La alienación parental es un fenómeno lamentable que se observa en las familias de Washington afectadas por un divorcio. Se trata de una situación en la que uno de los padres intenta socavar la relación entre el niño y el otro progenitor. Esto puede llevar al niño a rechazar al otro progenitor, lo que tiene graves efectos a largo plazo en su bienestar emocional y psicológico, por lo que debe evitarse tomando medidas decisivas.
1. Busca ayuda profesional
Un terapeuta o un consejero puede trabajar con el niño y la familia para identificar los problemas subyacentes y desarrollar estrategias para abordarlos. Un terapeuta calificado también puede ayudar al niño a comprender la importancia de mantener una relación sana con ambos padres.
2. Mantén abiertas las vías de comunicación
La comunicación es fundamental para combatir alienación parental. Los padres deben mostrarse respetuosos y evitar el lenguaje negativo o acusatorio. Ambos padres deben intentar mantener una relación positiva entre ellos y colaborar para crear un entorno saludable para el niño.
3. Documenta todo
La documentación de la alienación parental incluye cualquier caso en el que el progenitor alienador socave la relación del otro progenitor con el niño, así como cualquier conversación o interacción entre los progenitores. La documentación puede utilizarse como prueba ante un tribunal si fuera necesario, y puede ayudar al progenitor no alienador a demostrar el comportamiento del otro progenitor.

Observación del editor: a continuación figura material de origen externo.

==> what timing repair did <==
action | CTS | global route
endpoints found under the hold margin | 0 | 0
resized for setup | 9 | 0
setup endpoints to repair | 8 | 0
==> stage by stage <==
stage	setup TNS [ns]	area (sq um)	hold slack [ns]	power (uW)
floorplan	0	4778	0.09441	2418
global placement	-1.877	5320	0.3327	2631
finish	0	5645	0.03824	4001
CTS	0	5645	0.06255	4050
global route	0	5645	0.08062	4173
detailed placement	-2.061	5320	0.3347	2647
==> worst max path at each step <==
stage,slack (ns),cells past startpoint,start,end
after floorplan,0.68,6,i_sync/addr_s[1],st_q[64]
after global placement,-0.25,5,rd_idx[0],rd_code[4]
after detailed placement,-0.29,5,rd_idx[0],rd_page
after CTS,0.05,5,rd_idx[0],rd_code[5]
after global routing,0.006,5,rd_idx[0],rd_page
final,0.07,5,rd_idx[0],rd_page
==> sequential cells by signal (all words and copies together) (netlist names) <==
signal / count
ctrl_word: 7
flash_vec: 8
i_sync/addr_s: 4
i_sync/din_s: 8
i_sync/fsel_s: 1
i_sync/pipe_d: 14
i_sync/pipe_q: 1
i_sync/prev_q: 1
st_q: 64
`config.mk`:
```
export PLATFORM = sky130hd
export DESIGN_NAME = cfgram_cksum
export DESIGN_NICKNAME = d
export VERILOG_FILES = /design/src/rtl/cfgram_cksum.sv
export SDC_FILE = /design/constraint.sdc
export NUM_CORES = 1
export LEC_CHECK = 0
export CORE_AREA = 2 2 248 250
export CTS_CLUSTER_DIAMETER = 120
export DETAILED_ROUTE_END_ITERATION = 8
export DIE_AREA = 0 0 250 252
export DONT_BUFFER_PORTS = 1
export GPL_TIMING_DRIVEN = 1
export PLACE_DENSITY = 0.74
export SYNTH_ARGS = -nofsm -noshare
export SYNTH_HDL_FRONTEND = slang
export SYNTH_SLANG_ARGS = --single-unit
```
`constraint.sdc`:
```
create_clock -name clk -period 3.4 [get_ports clk]
set_input_delay 0.34 -clock clk [delete_from_list [all_inputs] [get_ports clk]]
set_output_delay 0.34 -clock clk [all_outputs]
set_load 0.01 [all_outputs]
```
`src/rtl/cfgram_cksum.sv`:
```
module cfgram_cksum #(
  parameter int AW        = 6,
  parameter int IW        = 7,
  parameter int DW        = 8,
  parameter int SUM_FIRST = 'h10,
  parameter int SUM_LAST  = 'h2C,
  parameter int CK_HI     = 'h2E,
  parameter int CK_LO     = 'h2F,
  parameter logic [(2**AW)*DW-1:0] INIT_IMAGE =
      (512'h40 << 128) | (512'hB1 << 136) | (512'h80 << 168) |
      (512'h02 << 176) | (512'h3B << 192) | (512'hFF << 120) |
      (512'hFF << 360) | (512'hCC << 368) | (512'hCC << 376)
) (
  input  logic          clk,
  input  logic          rst_n,
  input  logic          idx_wr,
  input  logic [DW-1:0] idx_wdata,
  output logic [IW-1:0] idx_q,
  input  logic          dat_rd,
  input  logic          dat_wr,
  input  logic [DW-1:0] dat_wdata,
  output logic [DW-1:0] dat_rdata,
  output logic          dat_ready,
  output logic          cks_busy
);
  localparam int DEPTH = 2**AW;
  localparam int CKW   = 2*DW;
  localparam logic [DW-1:0] IDX_MASK = DW'((2**IW) - 1);

  logic [DW-1:0]  mem [DEPTH];
  logic [IW-1:0]  idx;
  logic [AW-1:0]  ptr;
  logic [CKW-1:0] acc;
  logic           busy, done;

  wire [AW-1:0]  sel    = idx[AW-1:0];
  wire           req    = dat_rd | dat_wr;
  wire [CKW-1:0] acc_nx = acc + CKW'(mem[ptr]);
  wire           last   = (ptr == AW'(SUM_LAST));

  assign idx_q     = idx;
  assign dat_rdata = mem[sel];
  assign dat_ready = done;
  assign cks_busy  = busy;

  always_ff @(posedge clk) begin
    if (!rst_n) begin
      for (int i = 0; i < DEPTH; i++) mem[i] <= INIT_IMAGE[i*DW +: DW];
      idx  <= '0;
      ptr  <= AW'(SUM_FIRST);
      acc  <= '0;
      busy <= 1'b0;
      done <= 1'b0;
    end else begin
      if (idx_wr) idx <= IW'(idx_wdata & IDX_MASK);
      if (busy) begin
        acc <= acc_nx;
        ptr <= ptr + 1'b1;
        if (last) begin
          busy <= 1'b0;
          done <= 1'b1;
          mem[AW'(CK_HI)] <= acc_nx[CKW-1:DW];
          mem[AW'(CK_LO)] <= acc_nx[DW-1:0];
        end
      end else if (!done && req) begin
        busy <= 1'b1;
      end
      if (done && dat_wr) mem[sel] <= dat_wdata;
    end
  end
endmodule


```
==> out/summary.txt <==
Status = finished, violations left
Failing checks = negative setup slack
Number of global-route vias before repair = 20400
Max-cap violations = 0
Layout cells sized above 1 = 31.5%
Buffers on Ports = 0
Crit Path Max Fanout = 8
Synth top area share = 51.3%
Min-delay worst type = input port to register
CP cell instances = buf_6, buf_12, mux4_2, mux4_2, nand2_2, and4_4, inv_2, ha_4, a211oi_4, o21bai_2, buf_6, a21oi_4, buf_4, a21boi_2, xor2_1, a22o_1
Syn avg cell area = 14.1 µm²
Setup TNS = -7880 ps
Final cycle utilization of the critical path = 115%
Pwr dens = 501 nW/µm²
Initial core utilization = 49.8%
Final hold vios = 0
Die Outline Area = 63000 µm²
Final setup fails = 23
Cell variety after synth = 55
Max-slew violation count = 0
Logic pwr share = 15.4%
# DRC = 0
Design area = 35600 µm²
Post-layout worst setup margin = -502 ps
Fmax = 0.256 GHz
H-tree depth = 2
Post-synth EDFFs = 512
Sw Share = 25.0%
Cell count after synthesis = 2117
Worst hold margin = 31.5 ps
DP HPWL = 61.4 mm
Crit Path Category = register to register
Tmin final = 3900 ps
Syn Std Cell Area = 29900 µm²
Initial antenna violation count = 1
Arrival @ worst endpoint = 4290 ps
CP bufs+invs = 5
Total Nets Final = 2304
Post-synth top area cell = edfxtp_1
Post-synthesis async set-or-reset flop share = 0%
TritonRoute pass-1 iters = 7
Post-synth net total = 2149
Register area share after synthesis = 54.2%
Routed wire per std cell = 30.2 µm
Clock transition at path regs = 70 ps
GP Congestion = 0.973
Leak = 0.0120 µW
Req. time, crit path = 3780 ps
Drt via density = 6.65
Synth Flop Type = edfxtp_1
Largest net degree at the start of global routing = 72
Startpoint Class = register
Most frequent cell after synthesis = edfxtp_1
Antenna viol nets, final = 0
Synth Register Bits = 555
Cell row count = 90
Top Ports = 38
Synth cell count leaders = 512 x edfxtp_1, 480 x and2_1, 261 x mux4_2
RSZ-0062 raised after global routing = yes
Drt initial violations = 2652
TritonCTS clock tree = yes
# clock sinks = 555
Clock power frac = 39.2%
WL final = 93.6 mm
Crit-path slowest cell = mux4_2
Horiz. Die Dim = 250 µm
Sequential share of power = 45.5%
Total gr overflow = 0
Peak supply drop = 351 µV
Worst skew pair latency = 640 ps
CP delay by family, top = multiplexers
Root Buffer = clkbuf_16
Crit. End Element = register
Largest cells by area after synthesis = edfxtp_1 51%, mux4_2 20%, and2_1 10%
Worst clock skew = 17.8 ps
Int Power = 13400 µW
Synth-to-Final Area Change = 18.9%
Final cell count without fillers = 3104
Placed cells = 2928
Routed via count = 20700
Rel. slew slack = 23.6%
Clock Path Buffers = 3
Actual slew at the worst max-slew pin = 1150 ps
GRT Resource Usage Total = 29.7%
Die height = 252 µm
CP max stage delay = 550 ps
Warning count from the yosys run = 0
Net Sw Power = 4460 µW
Placeable Area = 60100 µm²
CTS Buf Count = 58
Dpl cell area = 32000 µm²
First-pass GRT wire length = 137 mm
==> logic make-up after synthesis <==
logic type | synth area share, %
mux | 22.0
fa+ha+maj | 0.485
xor+xnor | 0.673
simple gates | 15.3
compound gates | 4.54
buf+inv | 2.85
flops | 54.2
==> power groups by stage <==
stage	Combinational [µW]	Sequential [µW]	Clock, µW
after floorplan	1560	8040	0
final	2740	8110	6990
after CTS	2550	8090	7030
after global routing	2850	8130	7260
after global placement	2120	8200	0
after detailed placement	2150	8220	0
==> state kept, by name, indices dropped and copies added (netlist names), named ones only <==
| name | count |
|---|---|
| acc | 16 |
| cks_busy | 1 |
| dat_ready | 1 |
| idx_q | 7 |
| mem | 512 |
| ptr | 6 |
==> worst paths after layout <==
check	endpoint	slack, ps	cells past startpoint	startpoint
worst min register to register	acc[15]	490	2	acc[15]
worst max register to register	mem[46][5]	-500	16	register
worst max-delay path	mem[46][5]	-500	16	register
worst min-delay path	dat_ready	30	2	rst_n
==> layout by cell type (no fill, tap or decap), drive strengths merged, types with 5 or more instances in the layout <==
| cell | count |
|---|---|
| a211oi | 8 |
| a21oi | 27 |
| a22o | 7 |
| a22oi | 28 |
| a31oi | 8 |
| and2 | 480 |
| and3 | 6 |
| and4 | 7 |
| buf | 260 |
| bufinv | 13 |
| clkbuf | 72 |
| clkinv | 14 |
| clkinvlp | 9 |
| dfxtp | 43 |
| dlygate4sd3 | 17 |
| edfxtp | 512 |
| ha | 10 |
| inv | 7 |
| mux2 | 5 |
| mux2i | 65 |
| mux4 | 261 |
| nand2 | 50 |
| nand2b | 11 |
| nand3 | 24 |
| nand3b | 12 |
| nand4 | 12 |
| nor2 | 90 |
| nor2b | 32 |
| nor3 | 9 |
| o21ai | 86 |
| o22ai | 36 |
| or2 | 11 |
| or3 | 33 |
| xnor2 | 16 |
| xor2 | 7 |
==> metal layers <==
metal,track usage [%],vias to the layer above,share of wire (%)
li1,-,8425,-
met1,40.7,10400,37
met2,45.2,1533,45
met3,7.01,285,13
met4,13.8,4,5.3
met5,1.85,-,0.19
==> through the flow <==
stage	setup WS [ps]	total power [µW]	utilization (%)
finish	-502	17800	59.2
detailed placement	-505	10400	53.2
floorplan	-1.88	9600	-
global route	-582	18200	59.2
global placement	-462	10300	53.2
CTS	-300	17700	58.6
==> final cells by class <==
| class | instances | area [µm²] |
|---|---|---|
| well taps | 782 | 978 |
| inverters | 6 | 22.5 |
| multi-input cells | 1371 | 13400 |
| flip-flops and latches | 555 | 16300 |
| clock buffers | 71 | 1540 |
| fillers | 4416 | 24500 |
| diodes | 2 | 5.00 |
| repair buffers | 280 | 2860 |
| clock inverters | 37 | 533 |
==> what timing repair did <==
item                                    4_1_cts  5_1_grt
endpoints found under the hold margin       552        0
pin swaps                                    32       35
resized for setup                            88       47
hold buffers                                 26        0
gates cloned                                  7        1
buffers inserted                             17       18
endpoints found under the setup margin       30       32
(Power assumes the default switching activity.)
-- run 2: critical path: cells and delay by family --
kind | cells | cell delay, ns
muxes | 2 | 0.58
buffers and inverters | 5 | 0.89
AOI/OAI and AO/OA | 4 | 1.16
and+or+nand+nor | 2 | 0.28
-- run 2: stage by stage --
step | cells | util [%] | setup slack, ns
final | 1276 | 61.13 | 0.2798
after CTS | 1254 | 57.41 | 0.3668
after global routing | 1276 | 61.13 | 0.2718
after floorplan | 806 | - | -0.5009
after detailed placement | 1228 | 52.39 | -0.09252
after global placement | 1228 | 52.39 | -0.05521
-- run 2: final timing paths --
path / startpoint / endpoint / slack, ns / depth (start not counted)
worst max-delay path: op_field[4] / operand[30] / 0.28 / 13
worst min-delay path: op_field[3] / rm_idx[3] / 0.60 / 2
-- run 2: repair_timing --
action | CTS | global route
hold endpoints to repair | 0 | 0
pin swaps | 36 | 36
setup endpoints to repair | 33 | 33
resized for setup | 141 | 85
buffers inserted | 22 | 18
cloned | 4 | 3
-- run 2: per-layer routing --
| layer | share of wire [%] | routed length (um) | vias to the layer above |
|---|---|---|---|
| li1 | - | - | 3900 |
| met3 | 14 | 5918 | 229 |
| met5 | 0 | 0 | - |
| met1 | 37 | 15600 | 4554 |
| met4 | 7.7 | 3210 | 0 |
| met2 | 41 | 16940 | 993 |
## src/rtl/sap_pkg.sv

```systemverilog
package sap_pkg;
  localparam int unsigned SAMPLE_W = 20;

  localparam logic [2:0] FMT_I2S  = 3'd0;
  localparam logic [2:0] FMT_LJ   = 3'd1;
  localparam logic [2:0] FMT_RJ20 = 3'd2;
  localparam logic [2:0] FMT_RJ18 = 3'd3;
  localparam logic [2:0] FMT_RJ16 = 3'd4;

  typedef struct packed {
    logic [2:0] in_fmt;
    logic       out_lj;
    logic       fall;
  } port_mode_t;
endpackage

```

## src/rtl/sap_edge.sv

```systemverilog
module sap_edge (
  input  logic clk,
  input  logic rst_n,
  input  logic fall_sel,
  input  logic bit_clk,
  input  logic frame_clk,
  input  logic ser_in,
  output logic smp_edge,
  output logic drv_edge,
  output logic lr_q,
  output logic sd_q
);
  logic bclk_q, bclk_q2;
  logic rise, fall;

  always_ff @(posedge clk or negedge rst_n) begin
    if (!rst_n) begin
      bclk_q  <= 1'b0;
      bclk_q2 <= 1'b0;
      lr_q    <= 1'b0;
      sd_q    <= 1'b0;
    end else begin
      bclk_q  <= bit_clk;
      bclk_q2 <= bclk_q;
      lr_q    <= frame_clk;
      sd_q    <= ser_in;
    end
  end

  always_comb begin
    rise     = bclk_q & ~bclk_q2;
    fall     = ~bclk_q & bclk_q2;
    smp_edge = fall_sel ? fall : rise;
    drv_edge = fall_sel ? rise : fall;
  end
endmodule

```

## src/rtl/sap_rx.sv

```systemverilog
module sap_rx #(
  parameter int unsigned W = sap_pkg::SAMPLE_W
) (
  input  logic         clk,
  input  logic         rst_n,
  input  logic         smp_edge,
  input  logic         lr,
  input  logic         sd,
  input  logic [2:0]   in_fmt,
  input  logic         clr,
  output logic [W-1:0] rx_left,
  output logic [W-1:0] rx_right,
  output logic         rx_valid
);
  import sap_pkg::*;
  localparam int unsigned CNT_W = $clog2(W + 2);

  logic [W-1:0]     sr_q, sr_d, hold_q, hold_d, outl_d, outr_d, word_full, cap_word;
  logic [CNT_W-1:0] cnt_q, cnt_d, k, k_nx;
  logic             lrp_q, lrp_d, seen_q, seen_d, vld_d;
  logic             trans, cap, cap_left;

  always_comb begin
    trans     = (lr != lrp_q);
    k         = trans ? '0 : cnt_q;
    k_nx      = (k == '1) ? k : k + 1'b1;
    word_full = {sr_q[W-2:0], sd};
    cap       = 1'b0;
    cap_left  = 1'b0;
    cap_word  = word_full;
    case (in_fmt)
      FMT_I2S: begin
        cap      = (k == CNT_W'(W));
        cap_left = ~lr;
      end
      FMT_LJ: begin
        cap      = (k == CNT_W'(W - 1));
        cap_left = lr;
      end
      FMT_RJ20: begin
        cap      = trans;
        cap_left = lrp_q;
        cap_word = sr_q;
      end
      FMT_RJ18: begin
        cap      = trans;
        cap_left = lrp_q;
        cap_word = {{2{sr_q[W-3]}}, sr_q[W-3:0]};
      end
      FMT_RJ16: begin
        cap      = trans;
        cap_left = lrp_q;
        cap_word = {{4{sr_q[W-5]}}, sr_q[W-5:0]};
      end
      default: cap = 1'b0;
    endcase

    sr_d   = sr_q;
    lrp_d  = lrp_q;
    cnt_d  = cnt_q;
    hold_d = hold_q;
    seen_d = seen_q;
    outl_d = rx_left;
    outr_d = rx_right;
    vld_d  = 1'b0;
    if (smp_edge) begin
      sr_d  = word_full;
      lrp_d = lr;
      cnt_d = k_nx;
      if (cap) begin
        if (cap_left) begin
          hold_d = cap_word;
          seen_d = 1'b1;
        end else if (seen_q) begin
          outl_d = hold_q;
          outr_d = cap_word;
          vld_d  = 1'b1;
          seen_d = 1'b0;
        end
      end
    end
    if (clr) seen_d = 1'b0;
  end

  always_ff @(posedge clk or negedge rst_n) begin
    if (!rst_n) begin
      sr_q     <= '0;
      lrp_q    <= 1'b0;
      cnt_q    <= '0;
      hold_q   <= '0;
      seen_q   <= 1'b0;
      rx_left  <= '0;
      rx_right <= '0;
      rx_valid <= 1'b0;
    end else begin
      sr_q     <= sr_d;
      lrp_q    <= lrp_d;
      cnt_q    <= cnt_d;
      hold_q   <= hold_d;
      seen_q   <= seen_d;
      rx_left  <= outl_d;
      rx_right <= outr_d;
      rx_valid <= vld_d;
    end
  end
endmodule

```

## src/rtl/sap_tx.sv

```systemverilog
module sap_tx #(
  parameter int unsigned W = sap_pkg::SAMPLE_W
) (
  input  logic         clk,
  input  logic         rst_n,
  input  logic         drv_edge,
  input  logic         lr,
  input  logic         out_lj,
  input  logic         tx_load,
  input  logic [W-1:0] tx_left,
  input  logic [W-1:0] tx_right,
  output logic         ser_out
);
  localparam int unsigned CNT_W = $clog2(W + 2);

  logic [W-1:0]     pend_l, pend_r, act_l, act_r, cur_l, cur_r, word, word_sh;
  logic [CNT_W-1:0] cnt_q, k, k_nx, idx;
  logic             lrp_q, trans, left_half, load_now, in_rng, sd_d;

  always_comb begin
    trans     = (lr != lrp_q);
    k         = trans ? '0 : cnt_q;
    k_nx      = (k == '1) ? k : k + 1'b1;
    left_half = out_lj ? lr : ~lr;
    load_now  = trans & left_half;
    cur_l     = load_now ? pend_l : act_l;
    cur_r     = load_now ? pend_r : act_r;
    word      = left_half ? cur_l : cur_r;
    if (out_lj) begin
      idx    = k;
      in_rng = (k < CNT_W'(W));
    end else begin
      idx    = k - 1'b1;
      in_rng = (k != '0) && (k <= CNT_W'(W));
    end
    word_sh = word << idx;
    sd_d    = in_rng & word_sh[W-1];
  end

  always_ff @(posedge clk or negedge rst_n) begin
    if (!rst_n) begin
      pend_l <= '0;
      pend_r <= '0;
    end else if (tx_load) begin
      pend_l <= tx_left;
      pend_r <= tx_right;
    end
  end

  always_ff @(posedge clk or negedge rst_n) begin
    if (!rst_n) begin
      act_l   <= '0;
      act_r   <= '0;
      lrp_q   <= 1'b0;
      cnt_q   <= '0;
      ser_out <= 1'b0;
    end else if (drv_edge) begin
      lrp_q   <= lr;
      cnt_q   <= k_nx;
      ser_out <= sd_d;
      if (load_now) begin
        act_l <= pend_l;
        act_r <= pend_r;
      end
    end
  end
endmodule

```

## src/rtl/serial_audio_port.sv

```systemverilog
module serial_audio_port #(
  parameter int unsigned WORD_W = sap_pkg::SAMPLE_W
) (
  input  logic              clk,
  input  logic              rst_n,
  input  logic              mode_wr,
  input  logic [2:0]        mode_in_fmt,
  input  logic              mode_out_lj,
  input  logic              mode_fall,
  input  logic              bit_clk,
  input  logic              frame_clk,
  input  logic              ser_in,
  output logic              ser_out,
  input  logic              tx_load,
  input  logic [WORD_W-1:0] tx_left,
  input  logic [WORD_W-1:0] tx_right,
  output logic [WORD_W-1:0] rx_left,
  output logic [WORD_W-1:0] rx_right,
  output logic              rx_valid
);
  import sap_pkg::*;

  port_mode_t mode_q, mode_d;
  logic       smp_edge, drv_edge, lr_q, sd_q;
  logic [2:0] fmt_in;

  always_comb begin
    mode_d = mode_q;
    if (mode_wr) mode_d = '{in_fmt: mode_in_fmt, out_lj: mode_out_lj, fall: mode_fall};
    fmt_in = mode_q.in_fmt;
  end

  always_ff @(posedge clk or negedge rst_n) begin
    if (!rst_n) mode_q <= '0;
    else        mode_q <= mode_d;
  end

  sap_edge u_edge (
    .clk(clk), .rst_n(rst_n), .fall_sel(mode_q.fall),
    .bit_clk(bit_clk), .frame_clk(frame_clk), .ser_in(ser_in),
    .smp_edge(smp_edge), .drv_edge(drv_edge), .lr_q(lr_q), .sd_q(sd_q)
  );

  sap_rx #(.W(WORD_W)) u_rx (
    .clk(clk), .rst_n(rst_n), .smp_edge(smp_edge), .lr(lr_q), .sd(sd_q),
    .in_fmt(fmt_in), .clr(mode_wr),
    .rx_left(rx_left), .rx_right(rx_right), .rx_valid(rx_valid)
  );

  sap_tx #(.W(WORD_W)) u_tx (
    .clk(clk), .rst_n(rst_n), .drv_edge(drv_edge), .lr(lr_q),
    .out_lj(mode_q.out_lj), .tx_load(tx_load),
    .tx_left(tx_left), .tx_right(tx_right), .ser_out(ser_out)
  );
endmodule

```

4. Priorizar el interés superior del niño
En definitiva, la estrategia más importante para combatir la alienación parental tras una divorcio es centrarse en el interés superior del niño. Hacerlo puede implicar concesiones y sacrificios, pero es importante recordar que está en juego el bienestar emocional y psicológico del niño a medida que se convierte en adolescente y adulto.
Lucha contra la alienación parental
La alienación parental puede tener efectos duraderos en el desarrollo emocional y psicológico del niño. Adoptar un enfoque proactivo puede ayudar a evitar que una situación se convierta en un conflicto. Sin embargo, si un padre responsable no logra comunicarse con el otro adulto de la relación, puede ser necesario recurrir a la vía legal.